Data excerpts
####################

<file path="src/hw/rtl/jslp_pkg.sv">
// Package for the jog soft limit predictor.
// Holds the word types, register indexes and status codes shared by all files.
// No dependencies.
package jslp_pkg;

  localparam int unsigned POSITION_BITS_DEF = 32;
  localparam int unsigned COUNT_BITS_DEF    = 16;

  localparam int unsigned CFG_INDEX_BITS = 3;
  localparam int unsigned CFG_DATA_BITS  = 32;

  // Configuration register indexes.
  localparam logic [CFG_INDEX_BITS-1:0] REG_LIMIT_EN = 3'd0;
  localparam logic [CFG_INDEX_BITS-1:0] REG_X_LOW    = 3'd1;
  localparam logic [CFG_INDEX_BITS-1:0] REG_X_HIGH   = 3'd2;
  localparam logic [CFG_INDEX_BITS-1:0] REG_Y_LOW    = 3'd3;
  localparam logic [CFG_INDEX_BITS-1:0] REG_Y_HIGH   = 3'd4;
  localparam logic [CFG_INDEX_BITS-1:0] REG_Z_LOW    = 3'd5;
  localparam logic [CFG_INDEX_BITS-1:0] REG_Z_HIGH   = 3'd6;

  // Item operation codes.
  localparam logic OP_STATUS = 1'b0;
  localparam logic OP_JOG    = 1'b1;

  // Reported machine states.
  localparam logic [1:0] MS_IDLE    = 2'd1;
  localparam logic [1:0] MS_JOGGING = 2'd2;

  typedef struct packed {
    logic               operation;
    logic               link_up;
    logic [1:0]         machine_state;
    logic signed [31:0] report_x;
    logic signed [31:0] report_y;
    logic signed [31:0] report_z;
    logic               jog_absolute;
    logic [2:0]         axis_mask;
    logic signed [31:0] jog_x;
    logic signed [31:0] jog_y;
    logic signed [31:0] jog_z;
    logic [19:0]        feed_rate;
  } jslp_in_t;

  typedef struct packed {
    logic               accepted;
    logic [2:0]         sent_mask;
    logic               sent_absolute;
    logic signed [31:0] move_x;
    logic signed [31:0] move_y;
    logic signed [31:0] move_z;
    logic [19:0]        feed_out;
    logic signed [31:0] pred_pos_x;
    logic signed [31:0] pred_pos_y;
    logic signed [31:0] pred_pos_z;
    logic [15:0]        pending_jobs;
    logic               prediction_valid;
  } jslp_out_t;

endpackage

</file>
<file path="src/hw/rtl/jslp_in_if.sv">
// Valid/ready channel that carries one input word of the jog predictor.
// Depends on jslp_pkg for the word type.
interface jslp_in_if import jslp_pkg::*; ();
  logic     valid;
  logic     ready;
  jslp_in_t data;

  modport source (output valid, output data, input ready);
  modport sink (input valid, input data, output ready);
endinterface

</file>
<file path="src/hw/rtl/jslp_out_if.sv">
// Valid/ready channel that carries one result word of the jog predictor.
// Depends on jslp_pkg for the word type.
interface jslp_out_if import jslp_pkg::*; ();
  logic      valid;
  logic      ready;
  jslp_out_t data;

  modport source (output valid, output data, input ready);
  modport sink (input valid, input data, output ready);
endinterface

</file>
<file path="src/hw/rtl/jslp_axis.sv">
// Per-axis arithmetic: predicted position, jog target with soft limit clamp,
// delta, and the pending offset candidates for status and jog updates.
// Depends on jslp_pkg.
module jslp_axis import jslp_pkg::*; #(
  parameter int unsigned POSITION_BITS = POSITION_BITS_DEF
) (
  input  logic signed [POSITION_BITS-1:0] anchor_i,
  input  logic signed [POSITION_BITS-1:0] pending_i,
  input  logic signed [31:0]              report_i,
  input  logic signed [31:0]              cmd_i,
  input  logic signed [31:0]              lim_a_i,
  input  logic signed [31:0]              lim_b_i,
  input  logic                            absolute_i,
  input  logic                            req_i,
  input  logic                            lim_en_i,
  output logic signed [POSITION_BITS-1:0] rep_o,
  output logic signed [POSITION_BITS-1:0] shift_o,
  output logic signed [POSITION_BITS-1:0] pend_jog_o,
  output logic                            sent_o,
  output logic signed [31:0]              move_o
);

  localparam int unsigned XW = (POSITION_BITS > 32) ? POSITION_BITS : 32;
  localparam int unsigned W  = XW + 2;
  localparam logic signed [W-1:0] PMAX =
    {{(W-POSITION_BITS+1){1'b0}}, {(POSITION_BITS-1){1'b1}}};
  localparam logic signed [W-1:0] PMIN =
    {{(W-POSITION_BITS+1){1'b1}}, {(POSITION_BITS-1){1'b0}}};

  function automatic logic signed [W-1:0] sat(input logic signed [W-1:0] v);
    logic signed [W-1:0] r;
    if (v > PMAX) begin
      r = PMAX;
    end else if (v < PMIN) begin
      r = PMIN;
    end else begin
      r = v;
    end
    return r;
  endfunction

  logic signed [W-1:0] sum_ap, pred, cmd_w, raw, tgt0, tgt;
  logic signed [W-1:0] lim_a, lim_b, lo, hi, delta, delta_sat;
  logic signed [W-1:0] rep_w, shift_w, pend_jog_w;

  assign sum_ap = W'(anchor_i) + W'(pending_i);
  assign pred   = sat(sum_ap);
  assign cmd_w  = W'(cmd_i);
  assign raw    = absolute_i ? cmd_w : pred + cmd_w;
  assign tgt0   = sat(raw);

  assign lim_a = W'(lim_a_i);
  assign lim_b = W'(lim_b_i);
  assign lo    = (lim_a > lim_b) ? lim_b : lim_a;
  assign hi    = (lim_a > lim_b) ? lim_a : lim_b;

  // From outside the range only moves that head back toward it are allowed.
  always_comb begin
    tgt = tgt0;
    if (lim_en_i) begin
      if (pred < lo) begin
        if (tgt0 <= pred) begin
          tgt = pred;
        end else if (tgt0 > hi) begin
          tgt = hi;
        end
      end else if (pred > hi) begin
        if (tgt0 >= pred) begin
          tgt = pred;
        end else if (tgt0 < lo) begin
          tgt = lo;
        end
      end else if (tgt0 < lo) begin
        tgt = lo;
      end else if (tgt0 > hi) begin
        tgt = hi;
      end
    end
  end

  assign delta     = tgt - pred;
  assign delta_sat = sat(delta);
  assign sent_o    = req_i && (delta != '0);
  assign move_o    = absolute_i ? tgt[31:0] : delta_sat[31:0];

  assign rep_w      = sat(W'(report_i));
  assign shift_w    = sat(sum_ap - rep_w);
  assign pend_jog_w = sat(W'(pending_i) + delta);

  assign rep_o      = rep_w[POSITION_BITS-1:0];
  assign shift_o    = shift_w[POSITION_BITS-1:0];
  assign pend_jog_o = pend_jog_w[POSITION_BITS-1:0];

endmodule

</file>
<file path="src/hw/rtl/jslp_track.sv">
// Tracking state and soft limit registers; applies one word per commit and
// forms its result word from the updated state.
// Depends on jslp_pkg and jslp_axis.
module jslp_track import jslp_pkg::*; #(
  parameter int unsigned POSITION_BITS = POSITION_BITS_DEF,
  parameter int unsigned COUNT_BITS    = COUNT_BITS_DEF
) (
  input  logic                      clk_i,
  input  logic                      rst_ni,
  input  logic                      cfg_we_i,
  input  logic [CFG_INDEX_BITS-1:0] cfg_index_i,
  input  logic [CFG_DATA_BITS-1:0]  cfg_data_i,
  input  logic                      commit_i,
  input  jslp_in_t                  item_i,
  output jslp_out_t                 result_o
);

  localparam int unsigned XW = (POSITION_BITS > 32) ? POSITION_BITS : 32;
  localparam int unsigned W  = XW + 2;
  localparam int unsigned CX = (COUNT_BITS > 16) ? COUNT_BITS : 16;
  localparam logic signed [W-1:0] PMAX =
    {{(W-POSITION_BITS+1){1'b0}}, {(POSITION_BITS-1){1'b1}}};
  localparam logic signed [W-1:0] PMIN =
    {{(W-POSITION_BITS+1){1'b1}}, {(POSITION_BITS-1){1'b0}}};
  localparam logic [COUNT_BITS-1:0] CNT_MAX = '1;

  function automatic logic signed [W-1:0] sat(input logic signed [W-1:0] v);
    logic signed [W-1:0] r;
    if (v > PMAX) begin
      r = PMAX;
    end else if (v < PMIN) begin
      r = PMIN;
    end else begin
      r = v;
    end
    return r;
  endfunction

  logic [2:0]               lim_en_q, lim_en_d;
  logic signed [31:0]       limit_q [6];
  logic signed [31:0]       limit_d [6];
  logic                     track_q, track_d;
  logic                     conn_q, conn_d;
  logic                     jogging_q, jogging_d;
  logic signed [POSITION_BITS-1:0] anchor_q [3];
  logic signed [POSITION_BITS-1:0] anchor_d [3];
  logic signed [POSITION_BITS-1:0] pend_q [3];
  logic signed [POSITION_BITS-1:0] pend_d [3];
  logic [COUNT_BITS-1:0]    count_q, count_d;

  logic signed [31:0]              report [3];
  logic signed [31:0]              cmd [3];
  logic signed [POSITION_BITS-1:0] rep [3];
  logic signed [POSITION_BITS-1:0] shift [3];
  logic signed [POSITION_BITS-1:0] pend_jog [3];
  logic signed [31:0]              move [3];
  logic signed [W-1:0]             pred_w [3];
  logic [2:0]                      sent;
  logic [2:0]                      sent_mask;
  logic                            jog_ok, any_sent, moved, to_idle;
  logic [CX-1:0]                   count_ext;

  assign report[0] = item_i.report_x;
  assign report[1] = item_i.report_y;
  assign report[2] = item_i.report_z;
  assign cmd[0]    = item_i.jog_x;
  assign cmd[1]    = item_i.jog_y;
  assign cmd[2]    = item_i.jog_z;

  for (genvar a = 0; a < 3; a++) begin : g_axis
    jslp_axis #(
      .POSITION_BITS(POSITION_BITS)
    ) u_axis (
      .anchor_i  (anchor_q[a]),
      .pending_i (pend_q[a]),
      .report_i  (report[a]),
      .cmd_i     (cmd[a]),
      .lim_a_i   (limit_q[2*a]),
      .lim_b_i   (limit_q[2*a+1]),
      .absolute_i(item_i.jog_absolute),
      .req_i     (item_i.axis_mask[a]),
      .lim_en_i  (lim_en_q[a]),
      .rep_o     (rep[a]),
      .shift_o   (shift[a]),
      .pend_jog_o(pend_jog[a]),
      .sent_o    (sent[a]),
      .move_o    (move[a])
    );
  end

  assign jog_ok    = (item_i.operation == OP_JOG) && conn_q;
  assign sent_mask = jog_ok ? sent : 3'b000;
  assign any_sent  = sent_mask != 3'b000;
  assign moved     = (rep[0] != anchor_q[0]) || (rep[1] != anchor_q[1]) ||
                     (rep[2] != anchor_q[2]);
  assign to_idle   = jogging_q && (item_i.machine_state == MS_IDLE);

  always_comb begin
    lim_en_d  = lim_en_q;
    limit_d   = limit_q;
    track_d   = track_q;
    conn_d    = conn_q;
    jogging_d = jogging_q;
    anchor_d  = anchor_q;
    pend_d    = pend_q;
    count_d   = count_q;
    if (cfg_we_i && (cfg_index_i <= REG_Z_HIGH)) begin
      case (cfg_index_i)
        REG_LIMIT_EN: lim_en_d   = cfg_data_i[2:0];
        REG_X_LOW:    limit_d[0] = cfg_data_i;
        REG_X_HIGH:   limit_d[1] = cfg_data_i;
        REG_Y_LOW:    limit_d[2] = cfg_data_i;
        REG_Y_HIGH:   limit_d[3] = cfg_data_i;
        REG_Z_LOW:    limit_d[4] = cfg_data_i;
        REG_Z_HIGH:   limit_d[5] = cfg_data_i;
        default:      lim_en_d   = lim_en_q;
      endcase
      for (int i = 0; i < 3; i++) begin
        pend_d[i] = '0;
      end
      count_d = '0;
      track_d = conn_q;
    end else if (commit_i) begin
      if (item_i.operation == OP_STATUS) begin
        if (!item_i.link_up) begin
          conn_d    = 1'b0;
          track_d   = 1'b0;
          jogging_d = 1'b0;
          for (int i = 0; i < 3; i++) begin
            anchor_d[i] = rep[i];
            pend_d[i]   = '0;
          end
        end else begin
          conn_d    = 1'b1;
          jogging_d = (item_i.machine_state == MS_JOGGING);
          if (!track_q || to_idle) begin
            for (int i = 0; i < 3; i++) begin
              anchor_d[i] = rep[i];
              pend_d[i]   = '0;
            end
            track_d = 1'b1;
            if (track_q) begin
              count_d = '0;
            end
          end else if (moved) begin
            // The machine has moved: keep the predicted end point and
            // retire one outstanding jog.
            for (int i = 0; i < 3; i++) begin
              anchor_d[i] = rep[i];
              pend_d[i]   = shift[i];
            end
            if (count_q != '0) begin
              count_d = count_q - 1'b1;
            end
          end
        end
      end else if (any_sent && track_q) begin
        for (int i = 0; i < 3; i++) begin
          if (sent_mask[i]) begin
            pend_d[i] = pend_jog[i];
          end
        end
        if (count_q != CNT_MAX) begin
          count_d = count_q + 1'b1;
        end
      end
    end
  end

  always_ff @(posedge clk_i or negedge rst_ni) begin
    if (!rst_ni) begin
      lim_en_q  <= '0;
      track_q   <= 1'b0;
      conn_q    <= 1'b0;
      jogging_q <= 1'b0;
      count_q   <= '0;
      for (int i = 0; i < 6; i++) begin
        limit_q[i] <= '0;
      end
      for (int i = 0; i < 3; i++) begin
        anchor_q[i] <= '0;
        pend_q[i]   <= '0;
      end
    end else begin
      lim_en_q  <= lim_en_d;
      limit_q   <= limit_d;
      track_q   <= track_d;
      conn_q    <= conn_d;
      jogging_q <= jogging_d;
      anchor_q  <= anchor_d;
      pend_q    <= pend_d;
      count_q   <= count_d;
    end
  end

  always_comb begin
    for (int i = 0; i < 3; i++) begin
      pred_w[i] = sat(W'(anchor_d[i]) + W'(pend_d[i]));
    end
  end

  assign count_ext = CX'(count_d);

  always_comb begin
    result_o                  = '0;
    result_o.accepted         = any_sent;
    result_o.sent_mask        = sent_mask;
    result_o.sent_absolute    = any_sent && item_i.jog_absolute;
    result_o.move_x           = sent_mask[0] ? move[0] : 32'sd0;
    result_o.move_y           = sent_mask[1] ? move[1] : 32'sd0;
    result_o.move_z           = sent_mask[2] ? move[2] : 32'sd0;
    result_o.feed_out         = any_sent ? item_i.feed_rate : 20'd0;
    result_o.pred_pos_x       = pred_w[0][31:0];
    result_o.pred_pos_y       = pred_w[1][31:0];
    result_o.pred_pos_z       = pred_w[2][31:0];
    result_o.pending_jobs     = count_ext[15:0];
    result_o.prediction_valid = track_d && conn_d;
  end

endmodule

</file>
<file path="src/hw/rtl/jog_soft_limit_predictor.sv">
// Channel   Dir  Handshake      Word
// in_i      in   valid/ready    jslp_in_t  (status report or jog command)
// out_o     out  valid/ready    jslp_out_t (one result per input word)
// cfg       in   cfg_we_i       cfg_index_i selects the register, cfg_data_i
//
// A word is held in the input register; its state update and result are
// committed together into the output register when it moves on.
// One word per cycle is sustained while out_o is ready; the throughput limit
// is the single tracking update per cycle. A stalled result holds the output
// register and backs up the input register only when both are full.
// Reset clears the tracking state, the limits and both pipeline valids.
// Top level of the jog soft limit predictor. Depends on jslp_pkg, the channel
// interfaces and jslp_track.
module jog_soft_limit_predictor import jslp_pkg::*; #(
  parameter int unsigned POSITION_BITS = POSITION_BITS_DEF,
  parameter int unsigned COUNT_BITS    = COUNT_BITS_DEF
) (
  input  logic                      clk_i,
  input  logic                      rst_ni,
  jslp_in_if.sink                   in_i,
  jslp_out_if.source                out_o,
  input  logic                      cfg_we_i,
  input  logic [CFG_INDEX_BITS-1:0] cfg_index_i,
  input  logic [CFG_DATA_BITS-1:0]  cfg_data_i
);

  logic      in_valid_q;
  jslp_in_t  in_data_q;
  logic      out_valid_q;
  jslp_out_t out_data_q;
  jslp_out_t result;
  logic      advance;

  // The input word moves on whenever the output register is free or drains.
  assign advance     = in_valid_q && (!out_valid_q || out_o.ready);
  assign in_i.ready  = !in_valid_q || advance;
  assign out_o.valid = out_valid_q;
  assign out_o.data  = out_data_q;

  jslp_track #(
    .POSITION_BITS(POSITION_BITS),
    .COUNT_BITS   (COUNT_BITS)
  ) u_track (
    .clk_i      (clk_i),
    .rst_ni     (rst_ni),
    .cfg_we_i   (cfg_we_i),
    .cfg_index_i(cfg_index_i),
    .cfg_data_i (cfg_data_i),
    .commit_i   (advance),
    .item_i     (in_data_q),
    .result_o   (result)
  );

  always_ff @(posedge clk_i or negedge rst_ni) begin
    if (!rst_ni) begin
      in_valid_q  <= 1'b0;
      out_valid_q <= 1'b0;
    end else begin
      if (in_i.ready) begin
        in_valid_q <= in_i.valid;
      end
      if (advance) begin
        out_valid_q <= 1'b1;
      end else if (out_o.ready) begin
        out_valid_q <= 1'b0;
      end
    end
  end

  always_ff @(posedge clk_i) begin
    if (in_i.valid && in_i.ready) begin
      in_data_q <= in_i.data;
    end
    if (advance) begin
      out_data_q <= result;
    end
  end

endmodule

</file>
<file path="src/flat_wrapper.sv">
// flat-port wrapper written by rule: the top's interface ports become plain ports
module jog_soft_limit_predictor_flat import jslp_pkg::*;
#(
  parameter int unsigned POSITION_BITS = POSITION_BITS_DEF,
  parameter int unsigned COUNT_BITS    = COUNT_BITS_DEF
)
  (clk_i, rst_ni, cfg_we_i, cfg_index_i, cfg_data_i, in_i_valid, in_i_data, in_i_ready, out_o_valid, out_o_data, out_o_ready);
  jslp_in_if in_i_i ();
  jslp_out_if out_o_i ();
  input  logic clk_i;
  input  logic rst_ni;
  input  logic cfg_we_i;
  input  logic [CFG_INDEX_BITS-1:0] cfg_index_i;
  input  logic [CFG_DATA_BITS-1:0] cfg_data_i;
  input wire logic [$bits(in_i_i.valid)-1:0] in_i_valid;
  input wire logic [$bits(in_i_i.data)-1:0] in_i_data;
  output wire logic [$bits(in_i_i.ready)-1:0] in_i_ready;
  output wire logic [$bits(out_o_i.valid)-1:0] out_o_valid;
  output wire logic [$bits(out_o_i.data)-1:0] out_o_data;
  input wire logic [$bits(out_o_i.ready)-1:0] out_o_ready;
  assign in_i_i.valid = in_i_valid;
  assign in_i_i.data = in_i_data;
  assign in_i_ready = in_i_i.ready;
  assign out_o_valid = out_o_i.valid;
  assign out_o_data = out_o_i.data;
  assign out_o_i.ready = out_o_ready;
  jog_soft_limit_predictor #(.POSITION_BITS(POSITION_BITS), .COUNT_BITS(COUNT_BITS)) u_core (.clk_i(clk_i), .rst_ni(rst_ni), .in_i(in_i_i), .out_o(out_o_i), .cfg_we_i(cfg_we_i), .cfg_index_i(cfg_index_i), .cfg_data_i(cfg_data_i));
endmodule
</file>
<file path="config.mk">
export PLATFORM = sky130hd
export DESIGN_NAME = jog_soft_limit_predictor_flat
export DESIGN_NICKNAME = d
export VERILOG_FILES = /design/src/hw/rtl/jslp_pkg.sv /design/src/hw/rtl/jslp_in_if.sv /design/src/hw/rtl/jslp_out_if.sv /design/src/hw/rtl/jslp_axis.sv /design/src/hw/rtl/jslp_track.sv /design/src/hw/rtl/jog_soft_limit_predictor.sv /design/src/flat_wrapper.sv
export SDC_FILE = /design/constraint.sdc
export NUM_CORES = 2
export LEC_CHECK = 0
export BUFFER_PORTS_ARGS = -buffer_cell sky130_fd_sc_hd__buf_2
export CAP_MARGIN = 0
export CORE_AREA = 5 5 403 405
export DETAILED_ROUTE_END_ITERATION = 10
export DIE_AREA = 0 0 408 410
export GPL_ROUTABILITY_DRIVEN = 1
export PLACE_DENSITY = 0.78
export RECOVER_POWER = 25
export SLEW_MARGIN = 0
export SYNTH_ARGS = -nofsm -noshare
export SYNTH_HDL_FRONTEND = slang
export SYNTH_HIERARCHICAL = 1
export SYNTH_SLANG_ARGS = --single-unit
export TNS_END_PERCENT = 5
</file>
<file path="constraint.sdc">
create_clock -name clk_i -period 28.3 [get_ports clk_i]
set_input_delay 1.415 -clock clk_i [delete_from_list [all_inputs] [get_ports clk_i]]
set_output_delay 1.415 -clock clk_i [all_outputs]
set_load 0.01 [all_outputs]
</file>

####################

Work to complete
Using the entries, count the lines that hold the string "moves"; nothing but the number is needed.

Task response
3